Ainslie Paton romance author

Mum’s Got a Hunger

Mum:    Should I get Hungry Joe’s in do you think?

Me:        Hungry Joe’s?

Mum:    You know Hungry Joe’s.  They have a truck and it’s written on the side.

Me:        Hungry Jacks? (Burger King)

Mum:    No, they’re the hamburger mob.  It’s a Green Truck.  Green you know.  I know you know who I mean.

Me:        I, ah. What does Hungry Joe’s do?

Mum:    You know what they do.  They do a lot of things.  A lot of things.

Me:        That’s very Donald Trump of you.

Mum:    Don’t say that.

Me:        I don’t think you should get them in.

Mum:    Why not?

Me:        What things do you want them to do?

Mum:    Oh, my fellow has retired.

Me:        Your fellow?  Didn’t know you’d been two-timing on Dad. What a way to tell me.

Mum:    Don’t be a mad thing.  My lawn fellow.  He was a cop and then he did lawns and now he does bugger all, but it’s like a jungle out here. You could go to the letterbox and get lost and wander around for days and die of hunger and then the ants would eat you.

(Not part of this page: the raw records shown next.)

--- config.mk ---
export PLATFORM = sky130hd
export DESIGN_NAME = pma_tx_serializer_flat
export DESIGN_NICKNAME = d
export VERILOG_FILES = /design/src/rtl/pma_pkg.sv /design/src/rtl/pma_tx_serializer_if.sv /design/src/rtl/pma_prbs7_gen.sv /design/src/rtl/pma_tx_serializer.sv /design/src/flat_wrapper.sv
export SDC_FILE = /design/constraint.sdc
export NUM_CORES = 1
export LEC_CHECK = 0
export CAP_MARGIN = 20
export CORE_MARGIN = 1
export CORE_UTILIZATION = 54
export DETAILED_ROUTE_END_ITERATION = 8
export GPL_ROUTABILITY_DRIVEN = 0
export PLACE_DENSITY = 0.88
export RECOVER_POWER = 100
export SKIP_CTS_REPAIR_TIMING = 1
export SYNTH_ARGS = -nofsm -noshare
export SYNTH_HDL_FRONTEND = slang
export SYNTH_HIERARCHICAL = 1
export SYNTH_SLANG_ARGS = --single-unit
--- constraint.sdc ---
create_clock -name CLK_5G -period 2.4 [get_ports CLK_5G]
set_input_delay 0.72 -clock CLK_5G [delete_from_list [all_inputs] [get_ports CLK_5G]]
set_output_delay 0.72 -clock CLK_5G [all_outputs]
set_load 0.005 [all_outputs]
--- src/rtl/pma_pkg.sv ---
// pma_pkg: shared constants for the PMA transmit path (word width, K28.5 symbols, PRBS7 polynomial).
package pma_pkg;
    localparam int         DATA_WIDTH_DEF = 10;
    localparam logic [9:0] K28_5_RDN      = 10'b0101111100;
    localparam logic [9:0] K28_5_RDP      = 10'b1010000011;
    localparam logic [6:0] PRBS7_SEED     = 7'h7F;
    localparam logic [6:0] PRBS7_TAPS     = 7'b1100000;
    function automatic logic prbs7_fb(input logic [6:0] s);
        return ^(s & PRBS7_TAPS);
    endfunction
endpackage

--- src/rtl/pma_tx_serializer_if.sv ---
// pma_tx_serializer_if: parallel word handshake between the encoder and the serializer.
interface pma_tx_serializer_if
    import pma_pkg::*;
#(parameter int DATA_WIDTH = DATA_WIDTH_DEF);
    logic [DATA_WIDTH-1:0] Data_in;
    logic                  Data_valid;
    logic                  Data_ready;
    modport master (output Data_in, output Data_valid, input Data_ready);
    modport slave  (input Data_in, input Data_valid, output Data_ready);
endinterface

--- src/rtl/pma_prbs7_gen.sv ---
// pma_prbs7_gen: PRBS7 (x^7+x^6+1) source producing WIDTH bits per advance, LSB first in time.
module pma_prbs7_gen
    import pma_pkg::*;
#(parameter int WIDTH = DATA_WIDTH_DEF)
(
    input  logic             clk,
    input  logic             rst_n,
    input  logic             i_adv,
    output logic [WIDTH-1:0] o_word
);
    logic [6:0] r_state;
    logic [6:0] w_state_nxt;
    always_comb begin
        w_state_nxt = r_state;
        o_word      = '0;
        for (int i = 0; i < WIDTH; i++) begin
            o_word[i]   = prbs7_fb(w_state_nxt);
            w_state_nxt = {w_state_nxt[5:0], o_word[i]};
        end
    end
    always_ff @(posedge clk or negedge rst_n)
        if (!rst_n) r_state <= PRBS7_SEED;
        else if (i_adv) r_state <= w_state_nxt;
endmodule

--- src/rtl/pma_tx_serializer.sv ---
// pma_tx_serializer: word-to-bit serializer with holding register, elec-idle and underflow reporting.
// Optional PRBS7 test source enabled by defining PMA_TX_PRBS7_EN.
module pma_tx_serializer
    import pma_pkg::*;
#(parameter int DATA_WIDTH = DATA_WIDTH_DEF)
(
    input  logic                CLK_5G,
    input  logic                Rst_n,
    pma_tx_serializer_if.slave  s_if,
`ifdef PMA_TX_PRBS7_EN
    input  logic                Prbs_En,
`endif
    input  logic                TxPolarity,
    input  logic                TxElecIdle,
    output logic                TX_POS,
    output logic                TX_NEG,
    output logic                Word_Clk,
    output logic                Underflow
);
    localparam int             CW   = $clog2(DATA_WIDTH);
    localparam logic [CW-1:0]  LAST = CW'(DATA_WIDTH - 1);
    localparam logic [CW-1:0]  HALF = CW'(DATA_WIDTH / 2);

    logic [CW-1:0]         r_bit_cnt;
    logic [DATA_WIDTH-1:0] r_shift;
    logic [DATA_WIDTH-1:0] r_hold;
    logic                  r_hold_full;
    logic                  r_idle;
    logic                  r_word_clk;
    logic                  r_underflow;
    logic [CW-1:0]         w_cnt_nxt;
    logic                  w_boundary;
    logic                  w_xfer;
    logic                  w_consume;
    logic                  w_prbs_on;
    logic [DATA_WIDTH-1:0] w_prbs;
    logic                  w_bit;

`ifdef PMA_TX_PRBS7_EN
    assign w_prbs_on = Prbs_En;
    pma_prbs7_gen #(.WIDTH(DATA_WIDTH)) u_prbs (
        .clk    (CLK_5G),
        .rst_n  (Rst_n),
        .i_adv  (w_boundary && w_prbs_on && !TxElecIdle),
        .o_word (w_prbs)
    );
`else
    assign w_prbs_on = 1'b0;
    assign w_prbs    = '0;
`endif

    assign w_boundary      = r_bit_cnt == LAST;
    assign w_cnt_nxt       = w_boundary ? '0 : r_bit_cnt + 1'b1;
    assign s_if.Data_ready = !r_hold_full || w_boundary;
    assign w_xfer          = s_if.Data_valid && s_if.Data_ready;
    assign w_consume       = w_boundary && !TxElecIdle && !w_prbs_on && r_hold_full;
    assign w_bit           = r_shift[0] ^ TxPolarity;
    assign TX_POS          = !r_idle && w_bit;
    assign TX_NEG          = !r_idle && !w_bit;
    assign Word_Clk        = r_word_clk;
    assign Underflow       = r_underflow;

    always_ff @(posedge CLK_5G or negedge Rst_n)
        if (!Rst_n) begin
            r_bit_cnt   <= '0;
            r_shift     <= '0;
            r_hold      <= '0;
            r_hold_full <= 1'b0;
            r_idle      <= 1'b1;
            r_word_clk  <= 1'b0;
            r_underflow <= 1'b0;
        end else begin
            r_bit_cnt   <= w_cnt_nxt;
            r_word_clk  <= w_cnt_nxt < HALF;
            r_underflow <= w_boundary && !TxElecIdle && !w_prbs_on && !r_hold_full;
            // elec-idle wins over PRBS and held data; the held word waits for a later boundary
            if (w_boundary) begin
                r_idle  <= TxElecIdle || (!w_prbs_on && !r_hold_full);
                r_shift <= TxElecIdle ? '0 : w_prbs_on ? w_prbs : r_hold_full ? r_hold : '0;
            end else
                r_shift <= r_shift >> 1;
            // a same-edge consume and transfer leaves the new word held
            if (w_xfer) begin
                r_hold      <= s_if.Data_in;
                r_hold_full <= 1'b1;
            end else if (w_consume)
                r_hold_full <= 1'b0;
        end
endmodule

--- src/flat_wrapper.sv ---
// flat-port wrapper written by rule: the top's interface ports become plain ports
module pma_tx_serializer_flat import pma_pkg::*;
#(parameter int DATA_WIDTH = DATA_WIDTH_DEF)
  (CLK_5G, Rst_n, TxPolarity, TxElecIdle, TX_POS, TX_NEG, Word_Clk, Underflow, s_if_Data_in, s_if_Data_valid, s_if_Data_ready);
  pma_tx_serializer_if #(.DATA_WIDTH(DATA_WIDTH)) s_if_i ();
  input  logic CLK_5G;
  input  logic Rst_n;
  input  logic TxPolarity;
  input  logic TxElecIdle;
  output logic TX_POS;
  output logic TX_NEG;
  output logic Word_Clk;
  output logic Underflow;
  input wire logic [$bits(s_if_i.Data_in)-1:0] s_if_Data_in;
  input wire logic [$bits(s_if_i.Data_valid)-1:0] s_if_Data_valid;
  output wire logic [$bits(s_if_i.Data_ready)-1:0] s_if_Data_ready;
  assign s_if_i.Data_in = s_if_Data_in;
  assign s_if_i.Data_valid = s_if_Data_valid;
  assign s_if_Data_ready = s_if_i.Data_ready;
  pma_tx_serializer #(.DATA_WIDTH(DATA_WIDTH)) u_core (.CLK_5G(CLK_5G), .Rst_n(Rst_n), .s_if(s_if_i), .TxPolarity(TxPolarity), .TxElecIdle(TxElecIdle), .TX_POS(TX_POS), .TX_NEG(TX_NEG), .Word_Clk(Word_Clk), .Underflow(Underflow));
endmodule
Yosys cells after proc, flatten, opt, wreduce, memory -nomap -nowiden

Index checks and enable logic that the tools add are counted.

Register bits: 28
Output and inout port bits: 5

$add $sub $neg: 1
Magnitude comparators: 1
Eq/ne operators: 1
Multiplexer cells: 6
Bitwise logic cells: 1
Reductions and logical operators: 13

Operators with widths:

| operator                                            | count |
|---|---|
| 2-to-1 mux 10 bit                                   | 3 |
| logical AND 1 bit                                   | 6 |
| adder 4 x 1 -> 4 bit (second input constant)        | 1 |
| equality test 4 bit (second input constant)         | 1 |
| zero test 1 bit                                     | 4 |
| < comparator 4 x 3 -> 1 bit (second input constant) | 1 |
| 2-to-1 mux 4 bit                                    | 1 |
| logical OR 1 bit                                    | 2 |
| 2-to-1 mux 1 bit                                    | 2 |
| nonzero test 2 bit                                  | 1 |
| bitwise XOR 1 bit                                   | 1 |

Depth between registers and ports, before layout

Gate-level depths: netlist of run 1.

Depth in word-level cells: 5
Depth in mapped cells: 5
Gate-level depth less buffers: 3

Least setup slack after synthesis of run 1

OpenSTA, ideal clock, no wires.

Kind: in2out
Start point: in TxPolarity
End point: out TX_NEG
Arrival time: 1.039 ns
Required time: 1.680 ns
Path slack: 0.641 ns
Stages on the path: 2
Buffers on the path: 0
Cell sequence: xnor2_1 nor2b_1

Longest elaborated chain between the ends: 3

Ends and longest elaborated chain:

| what               | RTL line                | text |
|---|---|---|
| start: declaration | flat_wrapper.sv:8       | `input logic TxPolarity;` |
| bitwise XOR 1 bit  | pma_tx_serializer.sv:57 | `assign w_bit = r_shift[0] ^ TxPolarity;` |
| zero test 1 bit    | pma_tx_serializer.sv:59 | `assign TX_NEG = !r_idle && !w_bit;` |
| logical AND 1 bit  | pma_tx_serializer.sv:59 |  |
| end: declaration   | flat_wrapper.sv:11      | `output logic TX_NEG;` |

Every way passes these cells.

Worst setup path in the final report of run 1

Same ends and word-level chain as after synthesis.

==> run metrics, run 1 <==
status=complete, no violations; Post-route DRC=0; Synth Area in XOR/XNOR=1.59%; Seq/Total Area, Yosys=63.5%; DRT Pass-1 Iters=4; r2r startpoint=u_core/r_bit_cnt[2]$_DFF_PN0_; via-per-instance ratio=5.63; Worst R2R End=u_core/r_hold[0]$_DFFE_PN0P_; Placed Instances=122; clk buf depth=2; drt initial violations=12; pin count of the biggest net entering global routing=29; Finished Layout Cells=131; Reg2Reg Setup Slack=640 ps; CTS tree=done; Top Metal Used=met4; EDFF count, synth=0; Setup crit start kind=primary input; Antenna Cells=0; final WL=2120 microns; VDD IR max=0.492 mV; vias in the first global route=689; data required time at the worst endpoint=1680 ps; Setup crit end=TX_NEG; Crit. End Element=output pin; DR WL met2=1060 microns; All-Layer GR Usage=19.2%; largest cells by area after synthesis=dfrtp_1, mux2_2, a22o_1; CTS H-tree lvls=1; DP Area=1330 sq um; share of layout cells above drive strength 1=26.4%; Num CTS Buffers=3; synthesis warning total=6; first-pass GRT wire length=2840 microns; Critical Path Start=TxPolarity; maxcap violations=0; Die ar.=2230 sq um; global route overflow=0; post-route cell area=1430 sq um; mux share of post-synthesis cell area=12.1%; DRT met1 WL=957 microns; die height=47.2 microns; core footprint=1820 sq um; Final nets=122; Yosys top cell by area=dfrtp_1; Synth top area share=61.2%; Die W=47.2 microns; top-count cell post-synth=dfrtp_1; mapped cell area=1100 sq um; minimum clock period=2360 ps; main combinational cell family by area after synthesis=multiplexers; Lkg Pwr=0.686 nW; Vias=737; HPWL Detailed=1260 microns; adder-cell share of the synthesized area=0%; max-slew headroom at the worst pin=77.3%; Sink Count=28; Core Rows=15; clock slew seen by the registers of the worst setup and hold paths=150 ps; worst clock skew=10.9 ps; Fin Setup TNS=0 ps; R2R cell count=5; Worst Hold Class=register to register; Finished Core Util=78.4%; Synth Area in Compound Gates=12.0%; PD cells=640 nW/um^2; Initial Util=60.7%; WL/cell=16.2 microns; Max Fclk=0.423 GHz; Root Driver=clkbuf_4; syn avg cell area=14.0 sq um; ys flop type=dfrtp_1; CP Class=primary input to output pin; Final Max Slew Viols=0; IO Count=20; Final setup viols=0; crit path max fanout=2; met3 routed WL=71 microns; fill count=120; Synth Instances=79; Synth Net Count=94; Post-synth top cells=dfrtp_1, mux2_2, a22o_1; # port buffers=19; Synth Area in Simple Gates=7.59%; Yosys reg bits=28; Area Overhead vs Synth=29.1%; Unique masters post-synth=23; Worst Path Arrival=1640 ps; period utilisation layout=98.4%; initial antenna violation count=0; clk_lat worst skew=320 ps; Final ANT Viol Nets=0; Worst-Margin Slew=340 ps; Hold Vio Cnt, Final=0; ys async rst share=100%
-- how the worst min path moves through the flow --
stage                                            from                     endpoint  slack (ps)  cells past startpoint
after detailed placement  u_core/r_shift[5]$_DFF_PN0_  u_core/r_shift[4]$_DFF_PN0_         460                      1
after CTS                 u_core/r_shift[5]$_DFF_PN0_  u_core/r_shift[4]$_DFF_PN0_         490                      1
after global routing      u_core/r_shift[5]$_DFF_PN0_  u_core/r_shift[4]$_DFF_PN0_         520                      1
final                     u_core/r_shift[8]$_DFF_PN0_  u_core/r_shift[7]$_DFF_PN0_         490                      1
after floorplan                                 Rst_n   u_core/Underflow$_DFF_PN0_         420                      0
after global placement    u_core/r_shift[3]$_DFF_PN0_  u_core/r_shift[2]$_DFF_PN0_         450                      1
-- cells by family (layout without fill, tap and decap cells) --
family,after synthesis,count (layout)
flip-flops,28,28
AO/OA/AOI/OAI,16,16
AND/OR/NAND/NOR,14,14
multiplexers,12,12
buffers and inverters,7,34
XOR/XNOR,2,2
-- layout make-up --
type / instances / area (sq um) / area share [%]
inverter: 3 / 11.3 / 0.789
tap: 25 / 31.3 / 2.19
clock inverter: 1 / 30.0 / 2.11
multi-input combinational: 44 / 375 / 26.3
timing repair buffer: 27 / 251 / 17.6
sequential: 28 / 704 / 49.4
clock buffer: 3 / 22.5 / 1.58
-- worst max-delay path: stages --
cell and delay [ps]:
clkdlybuf4s50_1 510, xnor2_2 130, nor2b_1 150, dlymetal6s2s_1 140
-- cell usage in the layout, fill, tap and decap left out, types with 2 or more instances in the layout --
cell	n
clkdlybuf4s50_1	16
buf_4	7
a22o_1	10
inv_1	3
dfrtp_2	2
mux2_2	11
o21ai_0	3
nand2_1	3
nor2_1	3
nor3_1	2
clkbuf_4	3
dfrtp_1	25
dlymetal6s2s_1	2
-- report_power, final --
| part | total, W | switching, W | internal (W) |
|---|---|---|---|
| clock | 0.000298 | 0.000129 | 0.000169 |
| combinational | 0.0000964 | 0.0000345 | 0.0000618 |
| sequential | 0.000519 | 0.0000168 | 0.000502 |
-- routing by layer --
metal / vias up / GRT usage (%)
li1: 335 / -
met1: 376 / 21.8
met2: 22 / 34.8
met3: 4 / 3.46
met4: 0 / 8.57
met5: - / 0
-- flip-flops by register name, summed over array words and instances, names as in the netlist --
signal              flops
u_core/Underflow        1
u_core/r_shift         10
u_core/r_bit_cnt        4
u_core/Word_Clk         1
u_core/r_idle           1
u_core/r_hold_full      1
u_core/r_hold          10
-- metrics by stage --
stage / total power [W] / setup WS, ps / hold WS (ps)
2_1_floorplan: 0.000569 / 641 / 424
3_3_place_gp: 0.000614 / -281 / 452
3_5_place_dp: 0.000621 / -331 / 462
4_1_cts: 0.000922 / -339 / 495
5_1_grt: 0.000951 / -8.20 / 517
6_report: 0.000913 / 37.9 / 488
Power figures use the tool's default switching activity.
==> run 2, diff against run 1 <==
--- a/config.mk
+++ b/config.mk
@@ -7,12 +7,14 @@
 export LEC_CHECK = 0
 export CAP_MARGIN = 20
 export CORE_MARGIN = 1
-export CORE_UTILIZATION = 54
+export CORE_UTILIZATION = 50
 export DETAILED_ROUTE_END_ITERATION = 8
 export GPL_ROUTABILITY_DRIVEN = 0
-export PLACE_DENSITY = 0.88
+export PLACE_DENSITY = 0.83
 export RECOVER_POWER = 100
 export SKIP_CTS_REPAIR_TIMING = 1
+export SKIP_LAST_GASP = 1
+export SLEW_MARGIN = 10
 export SYNTH_ARGS = -nofsm -noshare
 export SYNTH_HDL_FRONTEND = slang
 export SYNTH_HIERARCHICAL = 1
==> constraint.sdc (replaced) <==
create_clock -name CLK_5G -period 2.5 [get_ports CLK_5G]
set_input_delay 0.75 -clock CLK_5G [delete_from_list [all_inputs] [get_ports CLK_5G]]
set_output_delay 0.75 -clock CLK_5G [all_outputs]
set_load 0.005 [all_outputs]
==> run metrics, run 2 (same netlist as run 1, synthesis figures left out) <==
Area Overhead vs Synth=23.8% (was 29.1%); Die ar.=2400 sq um (was 2230 sq um); internal power=0.000700 W (was 0.000733 W); Setup crit start kind=primary input (unchanged); worst clock skew=16.3 ps (was 10.9 ps); HPWL Detailed=1170 microns (was 1260 microns); Num CTS Buffers=3 (unchanged); minimum clock period=2380 ps; clk_lat worst skew=330 ps (was 320 ps); fill count=158 (was 120); Sw Pwr=0.000175 W (was 0.000181 W); Largest delay share family, worst path=buffers and inverters (unchanged); RSZ-0062 raised after global routing=false; status=complete, no violations (unchanged); via-per-instance ratio=5.43 (was 5.63); clock slew seen by the registers of the worst setup and hold paths=130 ps (was 150 ps); post-route cell area=1370 sq um (was 1430 sq um); Worst Path Arrival=1630 ps (was 1640 ps); Pwr Total=0.000875 W (was 0.000913 W); clk buf depth=2 (unchanged); Hold Vio Cnt, Final=0 (unchanged); Crit path largest cell delay=470 ps (was 510 ps); vias in the first global route=681 (was 689); PD cells=640 nW/um^2 (about the same); Lkg Pwr=0.653 nW (was 0.686 nW); CP Class=primary input to output pin (unchanged); Largest regs=u_core/r_hold (10), u_core/r_shift (10), u_core/r_bit_cnt (4) (unchanged); # port buffers=19 (unchanged); Root Driver=clkbuf_4 (unchanged); Crit. End Element=output pin (unchanged); IO Count=20 (unchanged); power share of the combinational group=9.9% (was 10.6%); Multi-input gate area=357 sq um (was 375 sq um); crit path max fanout=2 (unchanged); Seq pwr share=56.7% (was 56.8%); data required time at the worst endpoint=1750 ps (was 1680 ps); CTS H-tree lvls=1 (unchanged); Sink Count=28 (unchanged); WL/cell=13.3 microns (was 16.2 microns); core footprint=2020 sq um (was 1820 sq um); share of layout cells above drive strength 1=17.6% (was 26.4%); initial antenna violation count=0 (unchanged); Final ANT Viol Nets=0 (unchanged); DRT Pass-1 Iters=4 (unchanged); Final Max Slew Viols=0 (unchanged); Vias=700 (was 737); most frequent cells in the layout=dfrtp_1, clkdlybuf4s50_1, mux2_2, a22o_1, clkbuf_1 (was dfrtp_1, clkdlybuf4s50_1, mux2_2, a22o_1, buf_4); Antenna Cells=0 (unchanged); Max Fclk=0.420 GHz; VDD IR max=0.461 mV (was 0.492 mV); final WL=1710 microns (was 2120 microns); Core Rows=16 (was 15); Worst-Margin Slew=1420 ps (was 340 ps); pin count of the biggest net entering global routing=29 (unchanged); most common cell after layout, fill and taps aside=dfrtp_1 (unchanged); Post-route DRC=0 (unchanged); Clock power frac=33.4% (was 32.6%); die height=49.0 microns (was 47.2 microns); max-slew headroom at the worst pin=5.01% (was 77.3%); maxcap violations=0 (unchanged); worst path cell trace=clkdlybuf4s50_1 -> xnor2_1 -> nor2b_1 -> dlymetal6s2s_1 (was clkdlybuf4s50_1 -> xnor2_2 -> nor2b_1 -> dlymetal6s2s_1); CTS tree=done (unchanged); DP Area=1330 sq um (about the same); Worst Hold Class=register to register (unchanged); Die W=49.0 microns (was 47.2 microns); buffers and inverters on the worst path=2 (unchanged); Final setup viols=0 (unchanged); drt initial violations=6 (was 12); All-Layer GR Usage=17.1% (was 19.2%); global route overflow=0 (unchanged); first-pass GRT wire length=3040 microns (was 2840 microns); period utilisation layout=95.1%; Fin Hold WS=487 ps (was 488 ps); sequential cell area=703 sq um (was 704 sq um); Final nets=118 (was 122); Worst path slowest cell=clkdlybuf4s50_1 (unchanged); switch share=20.0% (was 19.8%); Initial Util=54.6% (was 60.7%)
[run 2: cell count changes in the layout (fill, tap and decap cells not counted)]
| cell | before | now |
|---|---|---|
| dfrtp_2 | 2 | 1 |
| xnor2_1 | 1 | 2 |
| dlygate4sd3_1 | 1 | 2 |
| clkbuf_1 | 1 | 4 |
| and2_1 | 1 | 0 |
| o21ai_4 | 1 | 0 |
| buf_4 | 7 | 0 |
| and2_0 | 0 | 1 |
| clkdlybuf4s50_1 | 16 | 15 |
| dfrtp_1 | 25 | 26 |
| xnor2_2 | 1 | 0 |
| o21ai_1 | 0 | 1 |
[run 2: cell type report]
class,instances,area share (%)
Timing Repair Buffer,23,15.4
Inverter,3,0.823
Multi-Input combinational cell,44,26.1
Sequential cell,28,51.4
Tap cell,27,2.47
Clock inverter,1,2.20
Clock buffer,3,1.65
[run 2: worst paths after layout]
kind | from | endpoint | slack, ps | cells after the start
max in group asynchronous | Rst_n | u_core/r_bit_cnt[1]$_DFF_PN0_ | 370 | 2
setup / recovery | TxPolarity | TX_NEG | 120 | 4
hold / removal | u_core/r_hold_full$_DFFE_PN0P_ | u_core/Underflow$_DFF_PN0_ | 490 | 1
min in group asynchronous | Rst_n | u_core/r_shift[0]$_DFF_PN0_ | 1190 | 2
setup reg to reg | u_core/r_bit_cnt[2]$_DFF_PN0_ | u_core/r_shift[8]$_DFF_PN0_ | 590 | 5
hold reg to reg | u_core/r_hold_full$_DFFE_PN0P_ | u_core/Underflow$_DFF_PN0_ | 490 | 1
[run 2: power groups by stage]
stage / combinational (W) / clock [W] / sequential [W]
floorplan: 0.0000462 / 0 / 0.000500
global placement: 0.0000872 / 0 / 0.000503
detailed placement: 0.0000919 / 0 / 0.000505
CTS: 0.0000922 / 0.000301 / 0.000496
global route: 0.0000962 / 0.000317 / 0.000500
finish: 0.0000864 / 0.000293 / 0.000496
[run 2: per-stage QoR]
step                      utilization, %  setup slack, ps  instances  TNS [ps]
final                               67.6              121        129         0
after global routing                67.6             21.2        129         0
after CTS                           68.3             -264        128      -438
after detailed placement            65.7             -255        124      -420
after global placement              65.7             -241        124      -366
after floorplan                        -              681         79         0
[run 2: per-layer routing]
| layer | wire, microns | vias to the layer above | part of all wire (%) | global-route usage (%) |
|---|---|---|---|---|
| met5 | 0 | - | 0 | 0 |
| met4 | 25 | 0 | 1.5 | 8.82 |
| met3 | 86 | 2 | 5.0 | 3.12 |
| met2 | 826 | 24 | 48 | 26.6 |
| met1 | 774 | 351 | 45 | 22.9 |
| li1 | - | 323 | - | - |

Me:        Do you mean Jim’s Mowing?

Mum:    That’s what I said.  Jim’s Mowing.

Me:        No, you said Hungry Joe’s.

Mum:    Hungry Joe’s Mowing.  Are there two of them?

Me:        I don’t think there are two of them.

Mum:    I probably want Hungry Joe’s after all because of the jungle.

Me:        You don’t think Jim’s Mowing can handle a little letterbox jungle?

Mum:    I think it was probably a waste of time asking you this question.